* Goal of the exercise:
The full listing should be set down again precisely.

* Supplied data:
--

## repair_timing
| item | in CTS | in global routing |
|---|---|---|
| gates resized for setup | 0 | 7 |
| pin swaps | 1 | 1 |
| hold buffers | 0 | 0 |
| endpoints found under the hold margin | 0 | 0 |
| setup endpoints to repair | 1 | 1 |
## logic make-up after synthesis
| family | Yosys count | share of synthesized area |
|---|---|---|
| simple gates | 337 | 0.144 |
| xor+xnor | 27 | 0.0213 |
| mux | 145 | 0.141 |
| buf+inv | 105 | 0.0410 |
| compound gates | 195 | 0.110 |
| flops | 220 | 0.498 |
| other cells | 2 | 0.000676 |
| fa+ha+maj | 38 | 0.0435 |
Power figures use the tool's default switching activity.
### config.mk
export PLATFORM = sky130hd
export DESIGN_NAME = rtd_driver_config
export DESIGN_NICKNAME = d
export VERILOG_FILES = /design/src/include/rtd_pkg.sv /design/src/design/rtd_driver_config.sv /design/src/design/rtd_carrier_timer.sv
export SDC_FILE = /design/constraint.sdc
export NUM_CORES = 1
export LEC_CHECK = 0
export BUFFER_PORTS_ARGS = -buffer_cell sky130_fd_sc_hd__buf_4
export CAP_MARGIN = 20
export CORE_MARGIN = 2
export CORE_UTILIZATION = 54
export DETAILED_ROUTE_END_ITERATION = 8
export PLACE_DENSITY = 0.9
export SYNTH_ARGS = -nofsm -noshare
export SYNTH_HDL_FRONTEND = slang
export SYNTH_SLANG_ARGS = --single-unit
### constraint.sdc
create_clock -name aclk -period 3.85 [get_ports aclk]
set_input_delay 0 -clock aclk [delete_from_list [all_inputs] [get_ports aclk]]
set_output_delay 0 -clock aclk [all_outputs]
set_load 0.01 [all_outputs]
`config.mk`:
```
export PLATFORM = sky130hd
export DESIGN_NAME = io_select_wait
export DESIGN_NICKNAME = d
export VERILOG_FILES = /design/src/design/io_select_pkg.sv /design/src/design/wait_if.sv /design/src/design/clock_divider.sv /design/src/design/wait_chain.sv /design/src/design/io_select_wait.sv
export VERILOG_INCLUDE_DIRS = /design/src /design/src/design
export SDC_FILE = /design/constraint.sdc
export NUM_CORES = 1
export LEC_CHECK = 0
export BUFFER_PORTS_ARGS = -buffer_cell sky130_fd_sc_hd__buf_4
export CAP_MARGIN = 20
export CORE_ASPECT_RATIO = 2
export CORE_UTILIZATION = 50
export DETAILED_ROUTE_END_ITERATION = 12
export GPL_TIMING_DRIVEN = 0
export PLACE_DENSITY = 0.7
export SETUP_SLACK_MARGIN = 0.2
export SLEW_MARGIN = 25
export SYNTH_ARGS = -nofsm -noshare
export SYNTH_HDL_FRONTEND = slang
export SYNTH_SLANG_ARGS = --single-unit
```
`constraint.sdc`:
```
create_clock -name clk_i -period 3.1 [get_ports clk_i]
set_input_delay 0.31 -clock clk_i [delete_from_list [all_inputs] [get_ports clk_i]]
set_output_delay 0.31 -clock clk_i [all_outputs]
set_load 0.01 [all_outputs]
```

--

* Exercise response:
## repair_timing
| item | in CTS | in global routing |
|---|---|---|
| gates resized for setup | 0 | 7 |
| pin swaps | 1 | 1 |
| hold buffers | 0 | 0 |
| endpoints found under the hold margin | 0 | 0 |
| setup endpoints to repair | 1 | 1 |
## logic make-up after synthesis
| family | Yosys count | share of synthesized area |
|---|---|---|
| simple gates | 337 | 0.144 |
| xor+xnor | 27 | 0.0213 |
| mux | 145 | 0.141 |
| buf+inv | 105 | 0.0410 |
| compound gates | 195 | 0.110 |
| flops | 220 | 0.498 |
| other cells | 2 | 0.000676 |
| fa+ha+maj | 38 | 0.0435 |
Power figures use the tool's default switching activity.
### config.mk
export PLATFORM = sky130hd
export DESIGN_NAME = rtd_driver_config
export DESIGN_NICKNAME = d
export VERILOG_FILES = /design/src/include/rtd_pkg.sv /design/src/design/rtd_driver_config.sv /design/src/design/rtd_carrier_timer.sv
export SDC_FILE = /design/constraint.sdc
export NUM_CORES = 1
export LEC_CHECK = 0
export BUFFER_PORTS_ARGS = -buffer_cell sky130_fd_sc_hd__buf_4
export CAP_MARGIN = 20
export CORE_MARGIN = 2
export CORE_UTILIZATION = 54
export DETAILED_ROUTE_END_ITERATION = 8
export PLACE_DENSITY = 0.9
export SYNTH_ARGS = -nofsm -noshare
export SYNTH_HDL_FRONTEND = slang
export SYNTH_SLANG_ARGS = --single-unit
### constraint.sdc
create_clock -name aclk -period 3.85 [get_ports aclk]
set_input_delay 0 -clock aclk [delete_from_list [all_inputs] [get_ports aclk]]
set_output_delay 0 -clock aclk [all_outputs]
set_load 0.01 [all_outputs]
`config.mk`:
```
export PLATFORM = sky130hd
export DESIGN_NAME = io_select_wait
export DESIGN_NICKNAME = d
export VERILOG_FILES = /design/src/design/io_select_pkg.sv /design/src/design/wait_if.sv /design/src/design/clock_divider.sv /design/src/design/wait_chain.sv /design/src/design/io_select_wait.sv
export VERILOG_INCLUDE_DIRS = /design/src /design/src/design
export SDC_FILE = /design/constraint.sdc
export NUM_CORES = 1
export LEC_CHECK = 0
export BUFFER_PORTS_ARGS = -buffer_cell sky130_fd_sc_hd__buf_4
export CAP_MARGIN = 20
export CORE_ASPECT_RATIO = 2
export CORE_UTILIZATION = 50
export DETAILED_ROUTE_END_ITERATION = 12
export GPL_TIMING_DRIVEN = 0
export PLACE_DENSITY = 0.7
export SETUP_SLACK_MARGIN = 0.2
export SLEW_MARGIN = 25
export SYNTH_ARGS = -nofsm -noshare
export SYNTH_HDL_FRONTEND = slang
export SYNTH_SLANG_ARGS = --single-unit
```
`constraint.sdc`:
```
create_clock -name clk_i -period 3.1 [get_ports clk_i]
set_input_delay 0.31 -clock clk_i [delete_from_list [all_inputs] [get_ports clk_i]]
set_output_delay 0.31 -clock clk_i [all_outputs]
set_load 0.01 [all_outputs]
```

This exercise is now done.